The diagnostic workup starts with a patient presenting with symptoms or signs suggestive of a particular disease. The workup is commonly a consecutive process starting with medical history and physical examination and simple tests followed by more burdensome and costly diagnostic procedures. Generally, after each test all available results are converted (often implicitly) to a probability of disease, which in turn directs decisions for additional testing or initiation of appropriate treatment. Setting a diagnosis is a multitest or multivariable process of estimating and updating the diagnostic probability of disease presence given combinations of test results. Each test may be more or less burdensome to the patient, time-consuming, and/or costly.
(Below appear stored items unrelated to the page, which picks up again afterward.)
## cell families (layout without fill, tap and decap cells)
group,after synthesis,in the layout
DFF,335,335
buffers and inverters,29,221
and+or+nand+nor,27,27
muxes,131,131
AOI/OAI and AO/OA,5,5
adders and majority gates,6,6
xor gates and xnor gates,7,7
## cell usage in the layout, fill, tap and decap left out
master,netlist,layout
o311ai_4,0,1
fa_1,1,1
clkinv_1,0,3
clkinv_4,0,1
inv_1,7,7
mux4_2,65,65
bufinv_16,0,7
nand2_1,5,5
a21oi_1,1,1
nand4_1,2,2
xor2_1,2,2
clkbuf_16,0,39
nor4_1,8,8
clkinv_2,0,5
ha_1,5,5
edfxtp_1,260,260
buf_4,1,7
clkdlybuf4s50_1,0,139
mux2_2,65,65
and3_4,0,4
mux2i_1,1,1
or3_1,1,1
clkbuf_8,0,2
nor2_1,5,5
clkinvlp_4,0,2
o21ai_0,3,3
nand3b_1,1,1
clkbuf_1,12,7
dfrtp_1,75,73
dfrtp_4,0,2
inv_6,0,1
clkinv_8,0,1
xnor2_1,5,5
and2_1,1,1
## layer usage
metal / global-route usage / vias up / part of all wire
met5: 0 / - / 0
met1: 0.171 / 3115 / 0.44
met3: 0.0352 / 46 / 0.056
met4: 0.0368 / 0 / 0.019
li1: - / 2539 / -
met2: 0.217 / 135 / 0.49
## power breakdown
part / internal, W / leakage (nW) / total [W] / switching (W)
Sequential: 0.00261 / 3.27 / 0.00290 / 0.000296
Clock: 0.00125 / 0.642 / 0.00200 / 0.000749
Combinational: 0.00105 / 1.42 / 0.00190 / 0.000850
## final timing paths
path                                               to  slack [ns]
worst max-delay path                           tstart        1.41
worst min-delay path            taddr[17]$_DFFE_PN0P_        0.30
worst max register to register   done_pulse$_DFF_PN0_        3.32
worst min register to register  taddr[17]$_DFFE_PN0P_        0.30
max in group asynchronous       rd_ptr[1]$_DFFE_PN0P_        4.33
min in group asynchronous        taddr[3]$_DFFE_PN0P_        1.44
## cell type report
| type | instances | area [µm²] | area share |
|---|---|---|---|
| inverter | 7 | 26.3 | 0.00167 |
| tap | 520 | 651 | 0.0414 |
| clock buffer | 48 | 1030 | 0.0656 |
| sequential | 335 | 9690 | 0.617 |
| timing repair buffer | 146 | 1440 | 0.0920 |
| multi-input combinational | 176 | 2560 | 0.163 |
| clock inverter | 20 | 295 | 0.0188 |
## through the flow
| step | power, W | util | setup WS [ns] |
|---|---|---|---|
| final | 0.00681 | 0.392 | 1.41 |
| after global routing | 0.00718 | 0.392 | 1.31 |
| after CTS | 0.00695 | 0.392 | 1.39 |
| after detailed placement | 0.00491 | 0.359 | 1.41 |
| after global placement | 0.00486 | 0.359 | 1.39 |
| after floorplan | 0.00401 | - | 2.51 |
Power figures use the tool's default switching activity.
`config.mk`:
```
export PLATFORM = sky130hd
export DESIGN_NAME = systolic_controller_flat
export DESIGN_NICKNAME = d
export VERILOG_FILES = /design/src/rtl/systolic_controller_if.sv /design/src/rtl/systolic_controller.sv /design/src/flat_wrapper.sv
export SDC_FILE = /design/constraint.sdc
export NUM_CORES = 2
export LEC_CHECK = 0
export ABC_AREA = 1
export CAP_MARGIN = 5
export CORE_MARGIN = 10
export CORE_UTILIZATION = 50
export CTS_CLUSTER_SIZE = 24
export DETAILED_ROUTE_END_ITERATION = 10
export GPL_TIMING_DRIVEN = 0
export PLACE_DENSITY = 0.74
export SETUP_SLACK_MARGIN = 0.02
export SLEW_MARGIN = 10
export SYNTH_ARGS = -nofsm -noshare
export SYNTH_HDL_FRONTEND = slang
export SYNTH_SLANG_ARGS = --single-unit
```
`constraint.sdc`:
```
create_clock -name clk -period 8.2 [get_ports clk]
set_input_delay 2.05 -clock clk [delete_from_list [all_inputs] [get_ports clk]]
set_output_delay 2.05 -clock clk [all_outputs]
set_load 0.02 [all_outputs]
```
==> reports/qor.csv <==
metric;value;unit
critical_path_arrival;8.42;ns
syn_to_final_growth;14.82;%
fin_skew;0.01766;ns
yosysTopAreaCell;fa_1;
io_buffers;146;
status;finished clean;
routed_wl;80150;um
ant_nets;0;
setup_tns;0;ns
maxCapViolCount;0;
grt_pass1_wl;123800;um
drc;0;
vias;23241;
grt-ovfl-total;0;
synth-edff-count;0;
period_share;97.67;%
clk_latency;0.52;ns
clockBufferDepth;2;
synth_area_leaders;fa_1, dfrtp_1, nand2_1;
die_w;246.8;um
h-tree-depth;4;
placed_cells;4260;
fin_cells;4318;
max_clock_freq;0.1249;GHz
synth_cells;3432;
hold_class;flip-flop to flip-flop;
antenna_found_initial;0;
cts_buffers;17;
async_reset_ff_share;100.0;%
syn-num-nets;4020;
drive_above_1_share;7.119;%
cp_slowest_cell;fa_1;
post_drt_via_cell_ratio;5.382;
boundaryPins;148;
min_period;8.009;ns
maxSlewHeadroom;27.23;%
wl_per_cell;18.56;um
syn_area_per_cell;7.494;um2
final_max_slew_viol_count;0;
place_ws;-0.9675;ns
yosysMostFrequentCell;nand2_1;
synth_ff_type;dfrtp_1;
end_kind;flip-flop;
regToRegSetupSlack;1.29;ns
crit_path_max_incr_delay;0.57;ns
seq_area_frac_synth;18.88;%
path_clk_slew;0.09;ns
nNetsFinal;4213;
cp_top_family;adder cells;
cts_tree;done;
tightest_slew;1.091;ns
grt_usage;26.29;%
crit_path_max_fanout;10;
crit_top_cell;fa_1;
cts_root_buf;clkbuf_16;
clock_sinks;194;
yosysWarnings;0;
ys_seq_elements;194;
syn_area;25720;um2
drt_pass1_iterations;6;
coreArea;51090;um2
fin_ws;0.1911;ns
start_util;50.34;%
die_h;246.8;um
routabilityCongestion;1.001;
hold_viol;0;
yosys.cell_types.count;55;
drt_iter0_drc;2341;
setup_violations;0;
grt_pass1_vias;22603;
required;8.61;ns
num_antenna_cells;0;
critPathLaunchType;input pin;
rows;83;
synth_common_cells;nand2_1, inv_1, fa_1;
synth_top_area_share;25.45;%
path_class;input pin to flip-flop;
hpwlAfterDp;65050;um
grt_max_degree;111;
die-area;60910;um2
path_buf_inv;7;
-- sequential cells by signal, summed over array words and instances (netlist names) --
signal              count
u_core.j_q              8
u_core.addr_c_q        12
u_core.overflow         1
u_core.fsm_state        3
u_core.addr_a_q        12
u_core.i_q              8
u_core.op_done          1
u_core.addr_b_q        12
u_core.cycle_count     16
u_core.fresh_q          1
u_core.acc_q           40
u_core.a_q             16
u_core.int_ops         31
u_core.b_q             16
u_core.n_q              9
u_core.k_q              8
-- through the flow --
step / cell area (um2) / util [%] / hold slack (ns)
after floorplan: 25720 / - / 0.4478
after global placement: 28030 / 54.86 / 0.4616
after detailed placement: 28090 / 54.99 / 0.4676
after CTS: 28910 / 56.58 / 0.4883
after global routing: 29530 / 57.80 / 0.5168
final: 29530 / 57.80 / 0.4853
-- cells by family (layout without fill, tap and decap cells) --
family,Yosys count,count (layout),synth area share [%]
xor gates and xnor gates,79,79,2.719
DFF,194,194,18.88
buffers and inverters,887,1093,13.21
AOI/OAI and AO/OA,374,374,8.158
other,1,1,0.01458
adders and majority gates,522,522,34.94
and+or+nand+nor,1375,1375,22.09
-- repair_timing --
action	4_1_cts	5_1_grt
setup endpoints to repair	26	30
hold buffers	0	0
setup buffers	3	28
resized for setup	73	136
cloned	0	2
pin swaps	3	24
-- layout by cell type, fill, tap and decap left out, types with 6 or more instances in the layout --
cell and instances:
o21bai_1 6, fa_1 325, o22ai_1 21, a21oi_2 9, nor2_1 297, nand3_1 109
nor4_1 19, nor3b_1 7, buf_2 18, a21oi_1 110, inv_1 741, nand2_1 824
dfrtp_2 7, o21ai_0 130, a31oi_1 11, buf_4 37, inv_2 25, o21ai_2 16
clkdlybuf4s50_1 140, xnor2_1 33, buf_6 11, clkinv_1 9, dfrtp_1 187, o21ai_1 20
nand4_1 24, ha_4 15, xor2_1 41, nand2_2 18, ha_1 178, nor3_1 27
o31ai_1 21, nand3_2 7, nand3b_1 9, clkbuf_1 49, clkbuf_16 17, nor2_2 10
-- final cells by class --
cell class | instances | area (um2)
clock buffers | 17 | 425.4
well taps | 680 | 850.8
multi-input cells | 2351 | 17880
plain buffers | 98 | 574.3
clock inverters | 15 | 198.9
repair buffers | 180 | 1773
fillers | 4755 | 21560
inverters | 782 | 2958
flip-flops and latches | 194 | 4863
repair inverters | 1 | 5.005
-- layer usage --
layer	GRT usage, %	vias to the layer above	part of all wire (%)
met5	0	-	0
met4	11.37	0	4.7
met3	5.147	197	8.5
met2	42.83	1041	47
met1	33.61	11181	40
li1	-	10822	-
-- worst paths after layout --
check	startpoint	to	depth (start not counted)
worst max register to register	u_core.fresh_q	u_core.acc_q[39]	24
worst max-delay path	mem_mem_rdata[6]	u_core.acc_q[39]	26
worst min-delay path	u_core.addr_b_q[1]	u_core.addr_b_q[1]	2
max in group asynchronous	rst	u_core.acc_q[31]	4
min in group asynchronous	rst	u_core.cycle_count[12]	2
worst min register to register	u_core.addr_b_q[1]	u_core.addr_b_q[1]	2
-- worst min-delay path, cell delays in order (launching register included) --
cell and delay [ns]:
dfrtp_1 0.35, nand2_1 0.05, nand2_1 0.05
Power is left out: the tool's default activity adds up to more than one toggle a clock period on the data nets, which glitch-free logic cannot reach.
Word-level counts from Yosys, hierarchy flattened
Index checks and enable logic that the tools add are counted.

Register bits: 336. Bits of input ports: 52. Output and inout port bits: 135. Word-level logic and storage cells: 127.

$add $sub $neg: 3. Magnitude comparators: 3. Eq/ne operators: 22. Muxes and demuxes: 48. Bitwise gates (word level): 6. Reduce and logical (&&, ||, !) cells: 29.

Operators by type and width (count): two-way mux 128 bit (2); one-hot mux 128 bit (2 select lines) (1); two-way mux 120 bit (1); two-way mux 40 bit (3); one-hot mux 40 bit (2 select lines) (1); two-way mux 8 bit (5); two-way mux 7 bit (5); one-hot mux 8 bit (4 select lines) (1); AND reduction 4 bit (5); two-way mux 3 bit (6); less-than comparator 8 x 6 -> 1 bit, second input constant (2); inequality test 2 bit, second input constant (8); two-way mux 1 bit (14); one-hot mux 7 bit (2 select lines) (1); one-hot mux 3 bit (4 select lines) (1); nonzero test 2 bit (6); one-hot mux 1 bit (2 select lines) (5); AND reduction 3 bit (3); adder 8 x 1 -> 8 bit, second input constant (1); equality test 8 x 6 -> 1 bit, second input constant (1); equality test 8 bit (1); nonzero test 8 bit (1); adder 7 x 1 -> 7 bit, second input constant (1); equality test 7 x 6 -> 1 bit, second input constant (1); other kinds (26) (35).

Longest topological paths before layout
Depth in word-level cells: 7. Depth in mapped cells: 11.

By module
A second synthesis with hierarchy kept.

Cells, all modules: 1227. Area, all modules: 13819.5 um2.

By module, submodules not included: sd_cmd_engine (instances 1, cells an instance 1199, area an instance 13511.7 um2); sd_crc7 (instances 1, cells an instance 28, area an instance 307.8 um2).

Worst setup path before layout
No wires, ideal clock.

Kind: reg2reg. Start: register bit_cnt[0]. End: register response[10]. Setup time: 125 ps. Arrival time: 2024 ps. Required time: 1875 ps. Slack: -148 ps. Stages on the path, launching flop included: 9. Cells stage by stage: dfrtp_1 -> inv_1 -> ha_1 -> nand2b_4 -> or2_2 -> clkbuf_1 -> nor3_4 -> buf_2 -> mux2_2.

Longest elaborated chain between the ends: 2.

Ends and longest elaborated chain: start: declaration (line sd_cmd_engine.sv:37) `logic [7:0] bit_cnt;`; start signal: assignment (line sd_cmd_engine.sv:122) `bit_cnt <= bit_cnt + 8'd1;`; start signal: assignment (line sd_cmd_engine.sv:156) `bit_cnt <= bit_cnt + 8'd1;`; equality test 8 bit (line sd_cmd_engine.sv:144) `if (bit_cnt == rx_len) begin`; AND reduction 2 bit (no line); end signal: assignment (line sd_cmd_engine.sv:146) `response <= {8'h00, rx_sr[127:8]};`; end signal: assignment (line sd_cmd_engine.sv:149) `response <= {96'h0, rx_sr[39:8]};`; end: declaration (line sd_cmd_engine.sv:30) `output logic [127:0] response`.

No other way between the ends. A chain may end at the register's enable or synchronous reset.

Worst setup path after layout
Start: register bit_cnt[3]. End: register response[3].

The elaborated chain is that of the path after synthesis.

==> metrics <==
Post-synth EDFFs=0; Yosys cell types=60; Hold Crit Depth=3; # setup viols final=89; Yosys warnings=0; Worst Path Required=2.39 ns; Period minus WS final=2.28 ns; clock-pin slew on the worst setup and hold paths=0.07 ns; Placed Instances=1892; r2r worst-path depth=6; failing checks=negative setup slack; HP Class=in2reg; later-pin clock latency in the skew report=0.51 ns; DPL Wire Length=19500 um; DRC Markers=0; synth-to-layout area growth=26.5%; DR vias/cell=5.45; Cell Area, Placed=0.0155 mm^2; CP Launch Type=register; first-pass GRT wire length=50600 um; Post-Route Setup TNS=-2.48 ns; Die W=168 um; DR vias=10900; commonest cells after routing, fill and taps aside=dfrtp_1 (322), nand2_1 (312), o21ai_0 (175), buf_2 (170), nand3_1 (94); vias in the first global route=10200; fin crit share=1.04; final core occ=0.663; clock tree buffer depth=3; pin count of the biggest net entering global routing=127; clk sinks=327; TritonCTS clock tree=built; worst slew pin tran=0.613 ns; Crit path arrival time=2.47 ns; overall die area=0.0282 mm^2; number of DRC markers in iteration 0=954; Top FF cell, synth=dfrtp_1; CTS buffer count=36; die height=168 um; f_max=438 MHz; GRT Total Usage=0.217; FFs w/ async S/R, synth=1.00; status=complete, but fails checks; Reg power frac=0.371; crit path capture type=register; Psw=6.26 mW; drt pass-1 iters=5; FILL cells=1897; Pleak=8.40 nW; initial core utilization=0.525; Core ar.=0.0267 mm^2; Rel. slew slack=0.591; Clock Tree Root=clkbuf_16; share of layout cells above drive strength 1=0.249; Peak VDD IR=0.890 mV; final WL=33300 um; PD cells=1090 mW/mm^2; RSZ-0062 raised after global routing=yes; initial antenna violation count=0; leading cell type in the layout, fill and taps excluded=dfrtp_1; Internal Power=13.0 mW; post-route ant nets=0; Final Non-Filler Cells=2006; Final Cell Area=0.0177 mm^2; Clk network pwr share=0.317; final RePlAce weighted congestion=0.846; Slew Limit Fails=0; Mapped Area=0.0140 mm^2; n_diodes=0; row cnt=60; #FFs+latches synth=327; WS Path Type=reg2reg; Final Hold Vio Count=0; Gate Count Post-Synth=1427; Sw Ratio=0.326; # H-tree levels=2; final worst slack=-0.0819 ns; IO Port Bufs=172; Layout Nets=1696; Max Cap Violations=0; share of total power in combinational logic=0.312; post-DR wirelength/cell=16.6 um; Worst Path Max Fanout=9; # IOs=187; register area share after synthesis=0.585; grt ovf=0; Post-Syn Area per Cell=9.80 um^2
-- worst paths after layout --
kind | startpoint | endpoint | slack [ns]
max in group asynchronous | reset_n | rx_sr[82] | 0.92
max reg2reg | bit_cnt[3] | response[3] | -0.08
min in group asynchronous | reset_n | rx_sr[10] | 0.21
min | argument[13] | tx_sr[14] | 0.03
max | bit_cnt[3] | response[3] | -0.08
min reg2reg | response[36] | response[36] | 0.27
**config.mk**
```make
export PLATFORM = sky130hd
export DESIGN_NAME = pc_fetch_unit
export DESIGN_NICKNAME = d
export VERILOG_FILES = /design/src/rtl/riscv_pkg.sv /design/src/rtl/PC_Adder.sv /design/src/rtl/pc_fetch_unit.sv
export SDC_FILE = /design/constraint.sdc
export NUM_CORES = 1
export LEC_CHECK = 0
export BUFFER_PORTS_ARGS = -buffer_cell sky130_fd_sc_hd__buf_2
export CAP_MARGIN = 20
export CELL_PAD_IN_SITES_DETAIL_PLACEMENT = 1
export CELL_PAD_IN_SITES_GLOBAL_PLACEMENT = 1
export CORE_MARGIN = 10
export CORE_UTILIZATION = 37
export CTS_BUF_LIST = sky130_fd_sc_hd__clkbuf_16
export CTS_CLUSTER_SIZE = 16
export DETAILED_ROUTE_END_ITERATION = 8
export GPL_TIMING_DRIVEN = 0
export PLACE_DENSITY = 0.83
export SYNTH_ARGS = -nofsm -noshare
export SYNTH_HDL_FRONTEND = slang
export SYNTH_SLANG_ARGS = --single-unit
```
**constraint.sdc**
```tcl
create_clock -name clk -period 2.7 [get_ports clk]
set_input_delay 0.54 -clock clk [delete_from_list [all_inputs] [get_ports clk]]
set_output_delay 0.54 -clock clk [all_outputs]
set_load 0.1 [all_outputs]
```
**src/rtl/riscv_pkg.sv**
```systemverilog
`default_nettype none
// ============================================================================
// riscv_pkg : shared core constants (datapath width, reset PC, fetch states)
// Revision  : 1.0
// ============================================================================
package riscv_pkg;

  localparam int          XLEN             = 32;
  localparam logic [31:0] DEFAULT_RESET_PC = 32'h0000_0000;
  localparam logic [31:0] PC_INCR          = 32'd4;

  // Fetch sequencer state encodings
  localparam logic [1:0] C_ST_FETCH = 2'd0;
  localparam logic [1:0] C_ST_WAIT  = 2'd1;
  localparam logic [1:0] C_ST_KILL  = 2'd2;
  localparam logic [1:0] C_ST_HOLD  = 2'd3;

endpackage
`default_nettype wire

```
**src/rtl/PC_Adder.sv**
```systemverilog
`default_nettype none
// ============================================================================
// PC_Adder : sequential-PC incrementer, wraps modulo 2^XLEN
// Revision : 1.0
// ============================================================================
module PC_Adder
  import riscv_pkg::*;
#(
  parameter int XLEN = riscv_pkg::XLEN
) (
  input  logic [XLEN-1:0] i_pc,
  output logic [XLEN-1:0] o_pc_plus4
);

  assign o_pc_plus4 = i_pc + XLEN'(PC_INCR);

endmodule
`default_nettype wire

```
**src/rtl/pc_fetch_unit.sv**
```systemverilog
`default_nettype none
// ============================================================================
// pc_fetch_unit : PC owner and single-outstanding instruction fetch sequencer
// Revision      : 1.0
// ============================================================================
module pc_fetch_unit
  import riscv_pkg::*;
#(
  parameter int              XLEN     = riscv_pkg::XLEN,
  parameter logic [XLEN-1:0] RESET_PC = XLEN'(DEFAULT_RESET_PC)
) (
  input  logic            clk,
  input  logic            rst,
  input  logic            redirect_valid,
  input  logic [XLEN-1:0] redirect_pc,
  output logic            redirect_misaligned,
  output logic            imem_req_valid,
  input  logic            imem_req_ready,
  output logic [XLEN-1:0] imem_req_addr,
  input  logic            imem_resp_valid,
  input  logic [31:0]     imem_resp_data,
  output logic            if_valid,
  input  logic            if_ready,
  output logic [XLEN-1:0] if_pc,
  output logic [XLEN-1:0] if_pc_plus4,
  output logic [31:0]     if_instr
);

  logic [1:0]      r_state;
  logic [XLEN-1:0] r_pc;
  logic [XLEN-1:0] r_req_pc;
  logic            r_if_valid;
  logic [XLEN-1:0] r_if_pc;
  logic [XLEN-1:0] r_if_pc_plus4;
  logic [31:0]     r_if_instr;
  logic            r_misaligned;

  logic [XLEN-1:0] w_pc_plus4;
  logic [XLEN-1:0] w_req_pc_plus4;
  logic [XLEN-1:0] w_redirect_target;

  assign w_redirect_target = {redirect_pc[XLEN-1:2], 2'b00};

  PC_Adder #(.XLEN(XLEN)) u_pc_adder (
    .i_pc       (r_pc),
    .o_pc_plus4 (w_pc_plus4)
  );

  PC_Adder #(.XLEN(XLEN)) u_req_pc_adder (
    .i_pc       (r_req_pc),
    .o_pc_plus4 (w_req_pc_plus4)
  );

  always_ff @(posedge clk) begin
    if (rst) begin
      r_state       <= C_ST_FETCH;
      r_pc          <= {RESET_PC[XLEN-1:2], 2'b00};
      r_req_pc      <= '0;
      r_if_valid    <= 1'b0;
      r_if_pc       <= '0;
      r_if_pc_plus4 <= '0;
      r_if_instr    <= '0;
      r_misaligned  <= 1'b0;
    end else begin
      r_misaligned <= redirect_valid && (redirect_pc[1:0] != 2'b00);

      // A redirect always retargets the PC, whatever the sequencer is doing
      if (redirect_valid) begin
        r_pc <= w_redirect_target;
      end

      case (r_state)
        C_ST_FETCH: begin
          if (!redirect_valid && imem_req_ready) begin
            r_req_pc <= r_pc;
            r_pc     <= w_pc_plus4;
            r_state  <= C_ST_WAIT;
          end
        end
        C_ST_WAIT: begin
          if (redirect_valid) begin
            // Outstanding read is now stale; KILL swallows its late response
            r_state <= imem_resp_valid ? C_ST_FETCH : C_ST_KILL;
          end else if (imem_resp_valid) begin
            r_if_instr    <= imem_resp_data;
            r_if_pc       <= r_req_pc;
            r_if_pc_plus4 <= w_req_pc_plus4;
            r_if_valid    <= 1'b1;
            r_state       <= C_ST_HOLD;
          end
        end
        C_ST_KILL: begin
          if (imem_resp_valid) begin
            r_state <= C_ST_FETCH;
          end
        end
        C_ST_HOLD: begin
          if (redirect_valid || if_ready) begin
            r_if_valid <= 1'b0;
            r_state    <= C_ST_FETCH;
          end
        end
        default: begin
          r_state <= C_ST_FETCH;
        end
      endcase
    end
  end

  assign imem_req_valid      = (r_state == C_ST_FETCH) && !redirect_valid && !rst;
  assign imem_req_addr       = r_pc;
  assign if_valid            = r_if_valid && !rst;
  assign if_pc               = r_if_pc;
  assign if_pc_plus4         = r_if_pc_plus4;
  assign if_instr            = r_if_instr;
  assign redirect_misaligned = r_misaligned && !rst;

  // Memory may only answer while a request is outstanding
  a_resp_in_window: assert property (@(posedge clk) disable iff (rst)
    imem_resp_valid |-> (r_state == C_ST_WAIT || r_state == C_ST_KILL));

endmodule
`default_nettype wire

```
==> results.py <==
metrics = {
    "status": {
        "status": "finished clean",
    },
    "synth": {
        "ys_seq_area_share_pct": 46.5,
        "syn_area_sq_um": 6980,
        "avgSynthCellArea_sq_um": 7.90,
        "synth_edf_count": 0,
        "syn_nets": 955,
        "synth-seq-cells": 162,
        "syn_inst": 883,
        "synthFlopType": "dfxtp_1",
        "synth_cell_types": 53,
        "async_flop_share_pct": 0,
        "yosysWarnings": 0,
    },
    "routing": {
        "vias_per_cell": 5.33,
        "drt_iter0_drc": 389,
        "drc": 0,
        "ant_nets": 0,
        "wl_per_cell_microns": 19.2,
        "num_vias": 7186,
        "first_pass_iters": 4,
        "drt_wl_total_microns": 25900,
    },
    "job": {
        "maxCapViolCount": 0,
    },
    "timing": {
        "finalHoldViolCount": 0,
        "finalCritPeriodShare_pct": 95.3,
        "worstMarginPinSlew_ns": 0.876,
        "min_period_ns": 2.57,
        "finalMaxSlewViolations": 0,
        "relSlewSlack_pct": 40.8,
        "fmax_ghz": 0.389,
        "rsz0062_at_grt": "no",
        "fin_ws_ns": 0.127,
        "finalSetupViolCount": 0,
        "clock_skew_ns": 0.0138,
    },
    "floorplan": {
        "die_x_microns": 157,
        "ioPinCount": 201,
        "rows": 50,
        "core-area_sq_um": 18600,
        "start_util_pct": 37.4,
        "dieArea_sq_um": 24700,
        "fp.dieH_microns": 157,
    },
    "setup_path": {
        "arrival_ns": 2.03,
        "crit_type": "primary input to primary output",
        "r2r_setup_slack_ns": 0.25,
        "cp-start-kind": "primary input",
        "crit_required_ns": 2.16,
        "worstPathMaxFanout": 10,
        "end_kind": "primary output",
    },
    "clock_network": {
        "cts_root_buf": "clkbuf_16",
        "cts_hold_buf": 0,
        "cts.reportedPaths.clkPinSlew_ns": 0.07,
        "cts_resized": 1,
        "cts_htree_levels": 4,
        "cts_made_buffers": 17,
        "clockBufferDepth": 2,
        "cts_tree": "yes",
        "cts_setup_buffers": 0,
        "clock_sinks": 162,
        "clk_latency_ns": 0.43,
    },
    "global_routing": {
        "grt_pass1_vias": 7345,
        "overflow": 0,
        "antenna_found_initial": 0,
        "grt_start_max_net_pins": 17,
        "grt_pass1_wl_microns": 40200,
        "track_usage_pct": 20.6,
    },
    "placed_design": {
        "placedCellCount": 1317,
        "globalplace.congestion": 0.930,
        "io_buffers": 200,
        "hpwl_microns": 20000,
        "pre_cts_slack_ns": -0.167,
    },
    "power_and_ir_drop": {
        "irDropWorstVdd_uv": 449,
        "cellLeakagePower_uw": 0.00339,
        "pwr_density_cell_nw_per_um2": 673,
    },
    "layout": {
        "antenna_cells": 0,
        "areaGrowthSynthToFinish_pct": 27.0,
        "post-route-util_pct": 47.5,
        "stdcell_count": 1347,
        "n_fill_cell": 2409,
        "nets": 1174,
        "drive_gt1_share_pct": 22.5,
    },
    "min_path": {
        "hp-class": "primary input to flip-flop",
    },
}
-- per-stage QoR --
step | area, sq um | hold slack (ns) | setup TNS (ns) | power [uW]
after floorplan | 6990 | 0.432 | 0 | 3340
after global placement | 8290 | 0.438 | -1.61 | 3590
after detailed placement | 8290 | 0.443 | -2.22 | 3610
after CTS | 8860 | 0.334 | 0 | 6000
after global routing | 8860 | 0.341 | 0 | 6170
final | 8860 | 0.340 | 0 | 5960
[config.mk]
export PLATFORM = sky130hd
export DESIGN_NAME = fifo_drain_ctrl
export DESIGN_NICKNAME = d
export VERILOG_FILES = /design/src/rtl/fifo_drain_ctrl.sv
export SDC_FILE = /design/constraint.sdc
export NUM_CORES = 1
export LEC_CHECK = 0
export BUFFER_PORTS_ARGS = -buffer_cell sky130_fd_sc_hd__buf_2
export CAP_MARGIN = 20
export CORE_AREA = 2 2 39 41
export CTS_BUF_LIST = sky130_fd_sc_hd__clkbuf_4
export DETAILED_ROUTE_END_ITERATION = 12
export DIE_AREA = 0 0 41 43
export PLACE_DENSITY = 0.5
export SLEW_MARGIN = 20
export SYNTH_ARGS = -nofsm -noshare
export SYNTH_HDL_FRONTEND = slang
export SYNTH_SLANG_ARGS = --single-unit
[constraint.sdc]
create_clock -name clk -period 1.3 [get_ports clk]
set_input_delay 0.065 -clock clk [delete_from_list [all_inputs] [get_ports clk]]
set_output_delay 0.065 -clock clk [all_outputs]
set_load 0.01 [all_outputs]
Different tests often provide to various degrees the same information because they are all associated with the same underlying disorder. Relevant for physicians is to know which tests are redundant and which have true, independent predictive value for the presence or absence of the target disease. Accordingly, studies of diagnostic accuracy should demonstrate which (subsequent) test results truly increase or decrease the probability of disease presence as estimated from the previous results, and to what extent. Various reviews have demonstrated that the majority of published studies of diagnostic accuracy still have methodologic flaws in design or analysis or provide results with limited practical applicability (1-3). This has been attributed to the absence of a proper methodologic framework for diagnostic test evaluations as, for example, exists for studies of therapies and etiologic factors and has motivated various researchers to establish frameworks for studies of diagnostic accuracy, such as the recent STARD Initiative (4-12). In our view, an issue that has received too little attention in most of these methodologic essays is the difference between test research and diagnostic research.